The H&F burger is a mysterious, mythical creature. From the official website: Around 9:30 each night at Holeman & Finch Public House, the energy shifts from the constant mirth that seems to shroud this establishment to a sort of jubilant tension. More folks start streaming into the place and by 9:50, it’s full—teeming with those eager for the stroke of ten o’clock followed by the squawk of a portable bullhorn announcing, “it’s burger time!” Each night, 24 exquisite, double patty cheeseburgers are assembled on house-made buns and served alongside hand-cut fries and homemade ketchup, mustard and pickles—only 24. Some nights they sell out in under a minute.

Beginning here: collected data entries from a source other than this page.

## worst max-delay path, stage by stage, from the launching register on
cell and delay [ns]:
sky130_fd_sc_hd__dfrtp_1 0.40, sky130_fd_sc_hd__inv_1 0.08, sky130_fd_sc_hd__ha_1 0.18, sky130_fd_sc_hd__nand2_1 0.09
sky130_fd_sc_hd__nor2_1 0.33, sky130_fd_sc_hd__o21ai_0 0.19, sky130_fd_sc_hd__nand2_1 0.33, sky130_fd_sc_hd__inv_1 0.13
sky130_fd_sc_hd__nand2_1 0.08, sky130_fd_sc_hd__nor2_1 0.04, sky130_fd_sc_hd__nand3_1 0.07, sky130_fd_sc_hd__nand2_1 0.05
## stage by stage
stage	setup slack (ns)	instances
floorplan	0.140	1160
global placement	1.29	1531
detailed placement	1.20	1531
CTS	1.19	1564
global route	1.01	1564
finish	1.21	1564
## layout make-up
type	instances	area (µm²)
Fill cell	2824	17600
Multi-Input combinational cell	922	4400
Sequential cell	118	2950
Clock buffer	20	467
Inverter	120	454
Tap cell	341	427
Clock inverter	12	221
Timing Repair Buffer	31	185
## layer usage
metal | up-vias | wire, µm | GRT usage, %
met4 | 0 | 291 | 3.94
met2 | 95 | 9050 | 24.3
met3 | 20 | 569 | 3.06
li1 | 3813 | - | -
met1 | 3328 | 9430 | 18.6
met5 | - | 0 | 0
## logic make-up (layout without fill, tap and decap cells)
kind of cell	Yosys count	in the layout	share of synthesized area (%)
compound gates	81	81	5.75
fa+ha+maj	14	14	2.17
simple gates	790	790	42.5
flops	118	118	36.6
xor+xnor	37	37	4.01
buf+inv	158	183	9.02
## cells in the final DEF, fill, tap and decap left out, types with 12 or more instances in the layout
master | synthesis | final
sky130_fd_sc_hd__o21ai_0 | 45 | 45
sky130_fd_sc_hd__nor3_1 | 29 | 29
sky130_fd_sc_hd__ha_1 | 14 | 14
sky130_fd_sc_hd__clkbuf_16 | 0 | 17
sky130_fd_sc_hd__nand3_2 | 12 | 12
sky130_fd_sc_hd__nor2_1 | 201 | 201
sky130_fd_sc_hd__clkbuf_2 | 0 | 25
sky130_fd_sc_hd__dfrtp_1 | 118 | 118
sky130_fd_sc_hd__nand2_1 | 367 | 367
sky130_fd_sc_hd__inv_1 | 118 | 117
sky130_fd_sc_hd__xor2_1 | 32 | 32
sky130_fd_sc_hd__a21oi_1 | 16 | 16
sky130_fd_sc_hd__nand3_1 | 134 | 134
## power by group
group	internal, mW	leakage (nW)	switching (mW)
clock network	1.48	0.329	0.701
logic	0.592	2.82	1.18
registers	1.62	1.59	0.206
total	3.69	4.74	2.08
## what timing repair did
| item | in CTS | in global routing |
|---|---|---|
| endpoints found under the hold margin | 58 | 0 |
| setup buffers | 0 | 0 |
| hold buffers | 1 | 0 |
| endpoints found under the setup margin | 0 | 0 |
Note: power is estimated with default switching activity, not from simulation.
## config.mk

```make
export PLATFORM = sky130hd
export DESIGN_NAME = seri_par_ctrl
export DESIGN_NICKNAME = d
export VERILOG_FILES = /design/src/rtl/seri_par_ctrl.sv
export SDC_FILE = /design/constraint.sdc
export NUM_CORES = 1
export LEC_CHECK = 0
export CAP_MARGIN = 20
export CORE_AREA = 10 10 49 51
export DETAILED_ROUTE_END_ITERATION = 10
export DIE_AREA = 0 0 59 61
export HOLD_SLACK_MARGIN = 0.15
export PLACE_DENSITY = 0.82
export SYNTH_ARGS = -nofsm -noshare
export SYNTH_HDL_FRONTEND = slang
export SYNTH_SLANG_ARGS = --single-unit
```

## constraint.sdc

```tcl
create_clock -name ck -period 2.8 [get_ports ck]
set_input_delay 0.42 -clock ck [delete_from_list [all_inputs] [get_ports ck]]
set_output_delay 0.42 -clock ck [all_outputs]
set_load 0.05 [all_outputs]
```
`src/rtl/user_io_pkg.sv`:
```
// -----------------------------------------------------------------------------
// user_io_pkg
// Shared definitions for the user I/O pad controller:
//   - register offsets within the 256-byte Wishbone window
//   - reset values of the architectural registers
//   - word-index helper that tells a LO word (bits 31:0) from a HI word
//     (bits 63:32) of a 64-bit register pair
// Optional feature macro used by the importing files: USER_IO_LOOPBACK_EN
// -----------------------------------------------------------------------------
package user_io_pkg;

    localparam int WORD_W = 32;
    localparam int REG_W  = 64;

    // Register offsets (byte address bits 7:0)
    localparam logic [7:0] OFF_OUT_LO      = 8'h00;
    localparam logic [7:0] OFF_OUT_HI      = 8'h04;
    localparam logic [7:0] OFF_OEB_LO      = 8'h08;
    localparam logic [7:0] OFF_OEB_HI      = 8'h0C;
    localparam logic [7:0] OFF_IN_LO       = 8'h10;
    localparam logic [7:0] OFF_IN_HI       = 8'h14;
    localparam logic [7:0] OFF_IRQ_EN_LO   = 8'h18;
    localparam logic [7:0] OFF_IRQ_EN_HI   = 8'h1C;
    localparam logic [7:0] OFF_IRQ_STAT_LO = 8'h20;
    localparam logic [7:0] OFF_IRQ_STAT_HI = 8'h24;
    localparam logic [7:0] OFF_EDGE_LO     = 8'h28;
    localparam logic [7:0] OFF_EDGE_HI     = 8'h2C;
    localparam logic [7:0] OFF_CTRL        = 8'h30;

    // Reset values before masking to the implemented pin count
    localparam logic [REG_W-1:0] RST_OUT      = '0;
    localparam logic [REG_W-1:0] RST_OEB      = '1;  // every pad an input
    localparam logic [REG_W-1:0] RST_IRQ_EN   = '0;
    localparam logic [REG_W-1:0] RST_IRQ_STAT = '0;
    localparam logic [REG_W-1:0] RST_EDGE     = '1;  // every pin rising-edge
    localparam logic             RST_CTRL     = 1'b0;

    // 1 when the low offset bits address the HI word of an aligned pair.
    function automatic logic word_idx(input logic [2:0] off_lo);
        return off_lo[2] & (off_lo[1:0] == 2'b00);
    endfunction

endpackage

```
`src/rtl/user_io_sync.sv`:
```
// -----------------------------------------------------------------------------
// user_io_sync
// Multi-flop synchroniser for asynchronous pad inputs followed by a one-cycle
// delayed copy, producing per-bit rising and falling edge strobes.
// The chain carries pure data and is not reset; it flushes itself within
// SYNC_STAGES+1 clocks.
// Ports:
//   i_clk   clock
//   i_d     asynchronous input bits            [WIDTH]
//   o_q     synchronised value (last stage)    [WIDTH]
//   o_rise  o_q & ~previous o_q                [WIDTH]
//   o_fall  ~o_q & previous o_q                [WIDTH]
// -----------------------------------------------------------------------------
module user_io_sync #(
    parameter int WIDTH       = 38,
    parameter int SYNC_STAGES = 2
) (
    input  logic             i_clk,
    input  logic [WIDTH-1:0] i_d,
    output logic [WIDTH-1:0] o_q,
    output logic [WIDTH-1:0] o_rise,
    output logic [WIDTH-1:0] o_fall
);

    logic [WIDTH-1:0] r_sync [SYNC_STAGES];
    logic [WIDTH-1:0] r_prev;

    // Synchroniser chain, then one delayed copy of the settled value
    always_ff @(posedge i_clk) begin
        r_sync[0] <= i_d;
        for (int i = 1; i < SYNC_STAGES; i++) begin
            r_sync[i] <= r_sync[i-1];
        end
        r_prev <= r_sync[SYNC_STAGES-1];
    end

    assign o_q    = r_sync[SYNC_STAGES-1];
    assign o_rise = r_sync[SYNC_STAGES-1] & ~r_prev;
    assign o_fall = ~r_sync[SYNC_STAGES-1] & r_prev;

endmodule

```
`src/rtl/user_io_ctrl.sv`:
```
// -----------------------------------------------------------------------------
// user_io_ctrl
// Wishbone-mapped controller for the user I/O pads: per-pin output data,
// active-low output enable, synchronised input readback and edge-detect
// interrupts reported on user_irq[0].
// Optional feature: define USER_IO_LOOPBACK_EN to implement CTRL[0] (LOOP),
// which drives io_out from the synchronised inputs and reports LOOP on
// user_irq[1]. Without the macro CTRL reads 0 and io_out always follows OUT.
// Ports:
//   wb_clk_i            clock
//   wb_rst_i            synchronous active-high reset
//   wbs_stb_i/cyc_i/we_i Wishbone classic strobe / cycle / write enable
//   wbs_sel_i   [4]     byte selects
//   wbs_dat_i   [32]    write data
//   wbs_adr_i   [32]    byte address
//   wbs_ack_o           registered one-cycle acknowledge
//   wbs_dat_o   [32]    registered read data, 0 outside the ack cycle
//   io_in       [NUM_IO] asynchronous pad inputs
//   io_out      [NUM_IO] pad output data
//   io_oeb      [NUM_IO] pad output enable, active-low
//   user_irq    [3]     {0, LOOP, edge interrupt}
// -----------------------------------------------------------------------------
module user_io_ctrl
    import user_io_pkg::*;
#(
    parameter int          NUM_IO      = 38,
    parameter logic [31:0] ADDR_BASE   = 32'h3000_0000,
    parameter int          SYNC_STAGES = 2
) (
    input  logic              wb_clk_i,
    input  logic              wb_rst_i,
    input  logic              wbs_stb_i,
    input  logic              wbs_cyc_i,
    input  logic              wbs_we_i,
    input  logic [3:0]        wbs_sel_i,
    input  logic [31:0]       wbs_dat_i,
    input  logic [31:0]       wbs_adr_i,
    output logic              wbs_ack_o,
    output logic [31:0]       wbs_dat_o,
    input  logic [NUM_IO-1:0] io_in,
    output logic [NUM_IO-1:0] io_out,
    output logic [NUM_IO-1:0] io_oeb,
    output logic [2:0]        user_irq
);

    // Mask of the pins that exist; bits at or above NUM_IO are held at 0
    // in every register, so they read back 0 and writes leave them alone.
    localparam logic [REG_W-1:0] VALID_MASK =
        (NUM_IO >= REG_W) ? {REG_W{1'b1}} : ((64'd1 << NUM_IO) - 64'd1);

    // Architectural registers, always held at full 64-bit width
    logic [REG_W-1:0]  r_out;
    logic [REG_W-1:0]  r_oeb;
    logic [REG_W-1:0]  r_irq_en;
    logic [REG_W-1:0]  r_irq_stat;
    logic [REG_W-1:0]  r_edge;
    logic              r_irq0;
    logic              r_ack;
    logic [WORD_W-1:0] r_dat;

    logic [NUM_IO-1:0] w_in;
    logic [NUM_IO-1:0] w_rise;
    logic [NUM_IO-1:0] w_fall;
    logic [REG_W-1:0]  w_in64;
    logic [REG_W-1:0]  w_rise64;
    logic [REG_W-1:0]  w_fall64;
    logic [REG_W-1:0]  w_evt64;
    logic [REG_W-1:0]  w_clr64;
    logic [WORD_W-1:0] w_bmask;
    logic [WORD_W-1:0] w_rdata;
    logic [7:0]        w_off;
    logic              w_hit;
    logic              w_wr;
    logic              w_rd;
    logic              w_hi;
    logic              w_stat_wr;
    logic              w_loop;

    // Byte-masked update of one 32-bit half of a 64-bit register pair.
    function automatic logic [REG_W-1:0] merge_word(
        input logic [REG_W-1:0]  cur,
        input logic              hi,
        input logic [WORD_W-1:0] dat,
        input logic [WORD_W-1:0] bm
    );
        logic [REG_W-1:0] res;
        res = cur;
        if (hi) begin
            res[63:32] = (cur[63:32] & ~bm) | (dat & bm);
        end else begin
            res[31:0]  = (cur[31:0] & ~bm) | (dat & bm);
        end
        return res & VALID_MASK;
    endfunction

    // ------------------------------------------------------------------
    // Input synchroniser and edge detection
    // ------------------------------------------------------------------
    user_io_sync #(
        .WIDTH       (NUM_IO),
        .SYNC_STAGES (SYNC_STAGES)
    ) u_sync (
        .i_clk  (wb_clk_i),
        .i_d    (io_in),
        .o_q    (w_in),
        .o_rise (w_rise),
        .o_fall (w_fall)
    );

    always_comb begin
        w_in64   = '0;
        w_rise64 = '0;
        w_fall64 = '0;
        w_in64[NUM_IO-1:0]   = w_in;
        w_rise64[NUM_IO-1:0] = w_rise;
        w_fall64[NUM_IO-1:0] = w_fall;
    end

    // EDGE selects, per pin, which transition raises the status bit
    assign w_evt64 = (r_edge & w_rise64) | (~r_edge & w_fall64);

    // ------------------------------------------------------------------
    // Bus decode
    // ------------------------------------------------------------------
    // Gating on !ack keeps a strobe that is still high during the ack cycle
    // from being taken as a second access.
    assign w_hit   = wbs_stb_i & wbs_cyc_i & ~r_ack &
                     (wbs_adr_i[31:8] == ADDR_BASE[31:8]);
    assign w_wr    = w_hit & wbs_we_i;
    assign w_rd    = w_hit & ~wbs_we_i;
    assign w_off   = wbs_adr_i[7:0];
    assign w_hi    = word_idx(w_off[2:0]);
    assign w_bmask = {{8{wbs_sel_i[3]}}, {8{wbs_sel_i[2]}},
                      {8{wbs_sel_i[1]}}, {8{wbs_sel_i[0]}}};

    assign w_stat_wr = w_wr & ((w_off == OFF_IRQ_STAT_LO) | (w_off == OFF_IRQ_STAT_HI));

    always_comb begin
        w_clr64 = '0;
        if (w_stat_wr) begin
            if (w_hi) begin
                w_clr64[63:32] = wbs_dat_i & w_bmask;
            end else begin
                w_clr64[31:0]  = wbs_dat_i & w_bmask;
            end
        end
        w_clr64 = w_clr64 & VALID_MASK;
    end

    always_comb begin
        w_rdata = '0;
        case (w_off)
            OFF_OUT_LO:      w_rdata = r_out[31:0];
            OFF_OUT_HI:      w_rdata = r_out[63:32];
            OFF_OEB_LO:      w_rdata = r_oeb[31:0];
            OFF_OEB_HI:      w_rdata = r_oeb[63:32];
            OFF_IN_LO:       w_rdata = w_in64[31:0];
            OFF_IN_HI:       w_rdata = w_in64[63:32];
            OFF_IRQ_EN_LO:   w_rdata = r_irq_en[31:0];
            OFF_IRQ_EN_HI:   w_rdata = r_irq_en[63:32];
            OFF_IRQ_STAT_LO: w_rdata = r_irq_stat[31:0];
            OFF_IRQ_STAT_HI: w_rdata = r_irq_stat[63:32];
            OFF_EDGE_LO:     w_rdata = r_edge[31:0];
            OFF_EDGE_HI:     w_rdata = r_edge[63:32];
            OFF_CTRL:        w_rdata = {31'd0, w_loop};
            default:         w_rdata = '0;
        endcase
    end

    // ------------------------------------------------------------------
    // Register file, handshake and interrupt output
    // ------------------------------------------------------------------
    always_ff @(posedge wb_clk_i) begin
        if (wb_rst_i) begin
            r_ack      <= 1'b0;
            r_dat      <= '0;
            r_irq0     <= 1'b0;
            r_out      <= RST_OUT & VALID_MASK;
            r_oeb      <= RST_OEB & VALID_MASK;
            r_irq_en   <= RST_IRQ_EN & VALID_MASK;
            r_irq_stat <= RST_IRQ_STAT & VALID_MASK;
            r_edge     <= RST_EDGE & VALID_MASK;
        end else begin
            r_ack <= w_hit;
            r_dat <= w_rd ? w_rdata : '0;

            // A new event wins over a W1C of the same bit in the same cycle
            r_irq_stat <= ((r_irq_stat & ~w_clr64) | w_evt64) & VALID_MASK;

            // Sees the status one clock after it was updated
            r_irq0 <= |(r_irq_stat & r_irq_en);

            if (w_wr) begin
                case (w_off)
                    OFF_OUT_LO, OFF_OUT_HI:
                        r_out <= merge_word(r_out, w_hi, wbs_dat_i, w_bmask);
                    OFF_OEB_LO, OFF_OEB_HI:
                        r_oeb <= merge_word(r_oeb, w_hi, wbs_dat_i, w_bmask);
                    OFF_IRQ_EN_LO, OFF_IRQ_EN_HI:
                        r_irq_en <= merge_word(r_irq_en, w_hi, wbs_dat_i, w_bmask);
                    OFF_EDGE_LO, OFF_EDGE_HI:
                        r_edge <= merge_word(r_edge, w_hi, wbs_dat_i, w_bmask);
                    default: ;
                endcase
            end
        end
    end

`ifdef USER_IO_LOOPBACK_EN
    logic r_loop;

    always_ff @(posedge wb_clk_i) begin
        if (wb_rst_i) begin
            r_loop <= RST_CTRL;
        end else if (w_wr && (w_off == OFF_CTRL) && wbs_sel_i[0]) begin
            r_loop <= wbs_dat_i[0];
        end
    end

    assign w_loop = r_loop;
    assign io_out = r_loop ? w_in : r_out[NUM_IO-1:0];
`else
    assign w_loop = 1'b0;
    assign io_out = r_out[NUM_IO-1:0];
`endif

    assign io_oeb    = r_oeb[NUM_IO-1:0];
    assign wbs_ack_o = r_ack;
    assign wbs_dat_o = r_dat;
    assign user_irq  = {1'b0, w_loop, r_irq0};

endmodule

```
`config.mk`:
```
export PLATFORM = sky130hd
export DESIGN_NAME = user_io_ctrl
export DESIGN_NICKNAME = d
export VERILOG_FILES = /design/src/rtl/user_io_pkg.sv /design/src/rtl/user_io_sync.sv /design/src/rtl/user_io_ctrl.sv
export SDC_FILE = /design/constraint.sdc
export NUM_CORES = 1
export LEC_CHECK = 0
export CAP_MARGIN = 20
export CELL_PAD_IN_SITES_DETAIL_PLACEMENT = 1
export CELL_PAD_IN_SITES_GLOBAL_PLACEMENT = 1
export CORE_UTILIZATION = 30
export CTS_CLUSTER_DIAMETER = 50
export DETAILED_ROUTE_END_ITERATION = 8
export PLACE_DENSITY = 0.69
export SLEW_MARGIN = 20
export SYNTH_ARGS = -nofsm -noshare
export SYNTH_HDL_FRONTEND = slang
export SYNTH_SLANG_ARGS = --single-unit
```
`constraint.sdc`:
```
create_clock -name wb_clk_i -period 5.3 [get_ports wb_clk_i]
set_input_delay 0.795 -clock wb_clk_i [delete_from_list [all_inputs] [get_ports wb_clk_i]]
set_output_delay 0.795 -clock wb_clk_i [all_outputs]
set_load 0.01 [all_outputs]
```
==> results of run 1 <==
## power breakdown
group          internal [mW]  switching [mW]
sequential              2.61          0.0535
combinational          0.117           0.143
clock                   1.77            1.15
total                   4.50            1.35
## worst max-delay path, delay by kind of cell
| family | cells | cell delay [ns] |
|---|---|---|
| buffers and inverters | 1 | 0.94 |
| muxes | 1 | 0.41 |
| and+or+nand+nor | 4 | 1.96 |
## stage by stage
step                      worst slack, ns  cell area [µm²]  power (mW)  util (%)
after floorplan                      2.56            12800        2.81         -
after global placement               1.21            15600        2.97      37.1
after detailed placement             1.12            15600        2.97      37.1
after CTS                            1.69            17000        5.91      40.5
after global routing                 1.59            17000        6.04      40.5
final                                1.62            17000        5.85      40.5
## area by class of cell
| class | count | area (µm²) |
|---|---|---|
| Fill cell | 4758 | 25000 |
| Sequential cell | 338 | 6770 |
| Multi-Input combinational cell | 913 | 5760 |
| Timing Repair Buffer | 243 | 2390 |
| Clock buffer | 54 | 1140 |
| Tap cell | 539 | 674 |
| Clock inverter | 19 | 275 |
| Inverter | 6 | 22.5 |
## synth_stat cells (7+ instances only)
cell / number / area (µm²)
a211o_1: 13 / 114
a21oi_1: 88 / 440
a221oi_1: 9 / 78.8
a22o_1: 32 / 280
a22oi_1: 79 / 593
a31oi_1: 32 / 200
and2_1: 7 / 43.8
buf_2: 8 / 40.0
clkbuf_1: 75 / 282
dfxtp_1: 338 / 6770
mux2i_1: 141 / 1410
nand2_1: 82 / 308
nand3_1: 14 / 70.1
nand4_1: 41 / 257
nor2_1: 270 / 1010
nor2_8: 8 / 160
nor4_1: 7 / 43.8
o21ai_0: 43 / 215
## cells by family (layout without fill, tap and decap cells)
group | count (synthesis) | count (layout) | synth area share (%)
buffers and inverters | 95 | 322 | 2.94
flip-flops | 338 | 338 | 52.7
multiplexers | 146 | 146 | 11.5
AND/OR/NAND/NOR | 466 | 466 | 17.6
other | 1 | 2 | 0.0292
AO/OA/AOI/OAI | 299 | 299 | 15.2
## how the worst max path moves through the flow
| stage | end | start | slack, ns |
|---|---|---|---|
| after global placement | wbs_dat_o[7] | wbs_adr_i[3] | 1.21 |
| after floorplan | flop | wbs_adr_i[19] | 2.56 |
| after CTS | flop | wbs_adr_i[3] | 1.69 |
| after global routing | flop | wbs_adr_i[3] | 1.59 |
| final | flop | wbs_adr_i[3] | 1.62 |
| after detailed placement | flop | wbs_adr_i[3] | 1.12 |
## routing by layer
layer	GRT usage [%]	up-vias	share of wire, %
li1	-	5198	-
met1	27.8	5616	43
met2	36.1	360	47
met3	3.98	98	6.1
met4	7.68	2	2.9
met5	0	-	0.021
## cell usage in the layout, fill, tap and decap left out, types with 2 or more instances in the layout
cell	count
nor4_2	2
conb_1	2
nand4_1	41
nand4_2	4
mux2_2	4
clkbuf_1	8
bufinv_16	5
and3_1	5
and2_1	7
clkinvlp_4	4
nor2_2	2
a21oi_1	88
nor4b_2	2
a22oi_1	79
nor2_8	8
nor4b_4	2
nor4_1	5
nand2_1	82
a22o_1	32
nor4_4	2
a31oi_1	32
or3_1	2
a221oi_1	9
nor3_4	3
clkinv_4	2
mux2i_1	141
or4_1	2
nand3_1	14
clkbuf_16	42
buf_4	22
dfxtp_1	338
inv_1	6
inv_6	3
nor3_1	3
o21ai_0	43
a211o_1	13
clkinv_2	3
clkdlybuf4s50_1	219
nor2_1	268
clkbuf_8	4
==> run_results.csv, run 1 <==
group,metric,value,unit
outcome,outcome,"finished clean",
clock_network,htreeDepth,2,
clock_network,clk_pin_slew,0.06,ns
yosys,synth_edf_count,0,
global_routing,grt_pass1_vias,11700,
timing,period_share,69.5,%
timing,timing.fmax,271,MHz
die,start_util,30.6,%
layout,final_cells,2112,
worst_setup_path,criticalPathCategory,"input port to flop",
die,num_rows,75,
timing,rsz0062_at_grt,"false",
routing,drt-initial-drc-count,804,
layout,drive_above_1_share,7.76,%
yosys,netlist_area,12800,µm²
clock_network,cts_tree,"yes",
global_routing,grt_overflow_total,0,
timing,worstMarginPinSlew,1.01,ns
yosys,yosysWarnings,0,
yosys,ys_ff_latch,338,
worst_setup_path,crit_chain,"clkdlybuf4s50_1 > or3b_1 > nor4_1 > nand4_1 > mux2i_1 > nor2_1",
routing,vias,11300,
hold_path,hold_path.startpoint,"u_sync.r_sync[0][37]",
worst_setup_path,r2r_cells,6,
layout,diodes,0,
worst_setup_path,r2r_end,"wbs_dat_o[4]",
clock_network,cts_buffers,41,
clock_network,cts_max_path_buffers,3,
yosys,post_synth.cell_area_avg,9.55,µm²
clock_network,post_cts_buffers,0,
worst_setup_path,end_kind,"flop",
yosys,ys_async_sr_fraction,0,%
routing,drtPass1Iterations,6,
worst_setup_path,cp_max_fo,15,
timing,finalClockSkew,0.0158,ns
yosys,synth_cell_types,49,
routing,routed_via_density,5.34,
clock_network,cts_hold_buf,0,
timing,setup_viol,0,
placement,dpl.cell_count,2039,
placement,portBuffers,220,
job,maxCapViolCount,0,
worst_setup_path,rrSetupSlack,2.22,ns
worst_setup_path,slowest_delay,0.94,ns
layout,syn_to_final_growth,32.5,%
worst_setup_path,crit_arrival,4.10,ns
timing,final.min_clock_period,3.68,ns
timing,finalSetupTns,0,ns
die,die_h,209,µm
clock_network,insertion_delay,0.57,ns
clock_network,cts-root-buf,"clkbuf_16",
power_and_ir_drop,p_leak,6.70,nW
global_routing,grt_max_degree,102,
routing,routedWlPerCell,22.5,µm
power_and_ir_drop,powerDensity,344,nW/µm²
yosys,netlist_instances,1345,
yosys,seq_area_frac_synth,52.7,%
timing,slew_viol_final,0,
global_routing,grt_use_total,21.6,%
routing,wl,47.6,mm
global_routing,antenna_found_initial,2,
worst_setup_path,cp-start-kind,"input port",
layout,nets,1654,
die,core_area,42000,µm²
die,die_width,209,µm
placement,gp_congestion,0.815,
worst_setup_path,worstPathRequired,5.72,ns
clock_network,cts_sinks,338,
routing,ant_nets,0,
routing,drc,0,
global_routing,grt_pass1_wl,72.2,mm
clock_network,cts_resized,0,
worst_setup_path,rr_startpoint,"wbs_ack_o",
timing,whs,0.318,ns
die,pin_count,223,
timing,hold_viol,0,
hold_path,hold_end,"u_sync.r_sync[0][75]",
worst_setup_path,critPathSlowestCell,"clkdlybuf4s50_1",
die,die-area,43600,µm²
placement,dpl.hpwl,32.6,mm
timing,slew_headroom,32.7,%
hold_path,hold_path_depth,0,
hold_path,hp-class,"flop to flop",
yosys,synth_flop_cell,"dfxtp_1",
power_and_ir_drop,ir_drop,0.000181,V
Power figures use the tool's default switching activity.
==> inputs of run 2 (changes only) <==
clock period = 3.9 ns   (was 5.3 ns; I/O delays follow)
==> run 2 against run 1 <==
Sequential cell count is the same. Clock power grew 44%. Sequential share of layout area shrank 0.62 points. Combinational power grew 38%. Setup slack lost 0.80 ns. Clock skew is essentially flat. Cell count grew 0.95%. Largest power group unchanged. Highest routed layer unchanged.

The thought behind the minimal number and the 10:00 serving is not a gimmick; it’s just the opposite. A handcrafted burger takes a lot of time to prepare correctly. In order to pay the proper respect to this iconic American food, Linton Hopkins and company decided that only a handful would be made and served each night. This way, the burger is done right; and because generally, a burger on any menu tends to trump other items, it allows the rest of Holeman and Finch’s menu to take its place with due respect.
Could a burger possibly live up to such fanfare? Such top-billing? Such cult-like following and devotion? We were gonna find out, gosh darnit. Originally, we reserved two burgers, but when we flagged our server down post-marrow to cut it down to one, he winked and said knowingly, “Yeah, I was waiting for that.” We were such amateurs, but when that bullhorn sounded, we didn’t care. The whole place started to smell like a diner, and I mean that in the best possible way – the meat, the fries, the buns, all of their aromas began wafting into my nose and making me drool (even though I was pretty darn full at that point). Finally, the beautiful creation was placed on our table, and all of the people who were too late to reserve burgers, or who didn’t know you HAD to reserve them, were staring at my meaty monstrosity with lustful envy. Yeah, I said it.
Was it worth the hype? Abso-frickin’-lutely. The meat, while cooked medium throughout, was tender and juicy and flavorful (I’m not sure what the mix is, but it’s good stuff). The bun was fresh and light, but it still stood up to the burger and toppings. Speaking of toppings, the meaty, cheesy, melty goodness was perfectly salty, so the homemade bread and butter pickles were a welcome change from the usual dill. Of course, the mustard and ketchup were homemade, and of course, they were top-notch. The fries were really awesome – I just wish I had room to eat more of them.
While we dealt with the meat sweats and waited for the check, we started playing the “what did that meal cost?” guessing game. Jason thought it would be $170, and I picked $150. The actual total? With tax, all of that food, and three rounds of drinks apiece, the final number came to $129. Not an inexpensive meal, of course, but we felt that it was a fantastic value, considering the atmosphere, the service, and the quality and variety of food and drink.
I may never return to Restaurant Eugene. But I can tell you with certainty that I cannot wait to go back to Holeman & Finch.